Ao fornecer informações às pessoas, podemos aumentar a conscientização sobre práticas saudáveis, higiene adequada e prevenção de doenças, sem negligenciar as próprias tradições da comunidade. Isso não só tem um impacto direto na saúde das pessoas, como também promove o empoderamento da comunidade e uma abordagem proativa da saúde”.

– Carlos Dominguez, coordenador do projeto de MSF em Delta Amacuro.

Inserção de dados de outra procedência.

===== config.mk =====
export PLATFORM = sky130hd
export DESIGN_NAME = axi4_lite_req_arbiter
export DESIGN_NICKNAME = d
export VERILOG_FILES = /design/src/rtl/axi4_lite_req_arbiter_pkg.sv /design/src/rtl/axi4_lite_req_arbiter_rr_arbiter2.sv /design/src/rtl/axi4_lite_req_arbiter.sv
export SDC_FILE = /design/constraint.sdc
export NUM_CORES = 1
export LEC_CHECK = 0
export CAP_MARGIN = 20
export CORE_AREA = 4 4 124 126
export DETAILED_ROUTE_END_ITERATION = 8
export DIE_AREA = 0 0 128 130
export DONT_BUFFER_PORTS = 1
export SLEW_MARGIN = 5
export SYNTH_ARGS = -nofsm -noshare
export SYNTH_HDL_FRONTEND = slang
export SYNTH_SLANG_ARGS = --single-unit

===== constraint.sdc =====
create_clock -name iCLK -period 3.2 [get_ports iCLK]
set_clock_uncertainty 0.15 [all_clocks]
set_input_delay 0.64 -clock iCLK [delete_from_list [all_inputs] [get_ports iCLK]]
set_output_delay 0.64 -clock iCLK [all_outputs]
set_load 0.005 [all_outputs]

===== src/rtl/axi4_lite_req_arbiter_pkg.sv =====
// Shared AXI4-Lite arbiter definitions: FSM states, response codes and requester count.
package axi4_lite_req_arbiter_pkg;

  localparam int unsigned NUM_REQ = 2;

  localparam logic [1:0] RESP_OKAY   = 2'b00;
  localparam logic [1:0] RESP_SLVERR = 2'b10;

  typedef enum logic [1:0] {
    ST_IDLE,
    ST_ISSUE,
    ST_WAIT,
    ST_RESP
  } arb_state_e;

  function automatic logic [NUM_REQ-1:0] owner_onehot(input logic idx);
    return idx ? 2'b10 : 2'b01;
  endfunction

endpackage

MSF também organiza a transferência de pacientes que precisam de cuidados especializados para hospitais. No início da semana, a equipe médica de MSF entrou em contato com as autoridades de saúde para solicitar um barco-ambulância de Tucupita para Jesus, de três anos, que precisa de tratamento urgente que não está disponível em Nabanasuka. Os pais de Jesus remaram sua canoa por quatro horas para trazê-lo à clínica de Nabasanuka; eles demorariam sete dias para remar até Tucupita, enquanto uma viagem de ambulância levaria seis horas.

O trabalho de MSF no estado de Delta Amacuro é uma prova da importância de fornecer serviços médicos básicos a todos, independentemente da sua localização geográfica ou circunstâncias, de que MSF acreditar que os cuidados de saúde são um direito fundamental de cada indivíduo, que deve ser cumprido mesmo nas regiões mais remotas e desfavorecidas.

Na clínica de Nabasanuka, Adelia está conversando com um promotor de saúde de MSF sobre os benefícios da amamentação. “Yakera wito”, diz ela, com um grande sorriso. Isso significa “olá” na língua Warao, mas também é uma maneira de expressar gratidão.

A cena é testemunhada por um líder comunitário Warao, que observa: “Quando um médico está perto de uma aldeia, as pessoas se sentem calmas e felizes”.

Adelia agora está pronta para subir o rio e voltar para casa para apresentar o bebê José Antonio ao resto de sua comunidade.

MSF é uma organização médico-humanitária que trabalha sob os princípios de neutralidade, imparcialidade e independência. MSF trabalha na Venezuela desde 2015.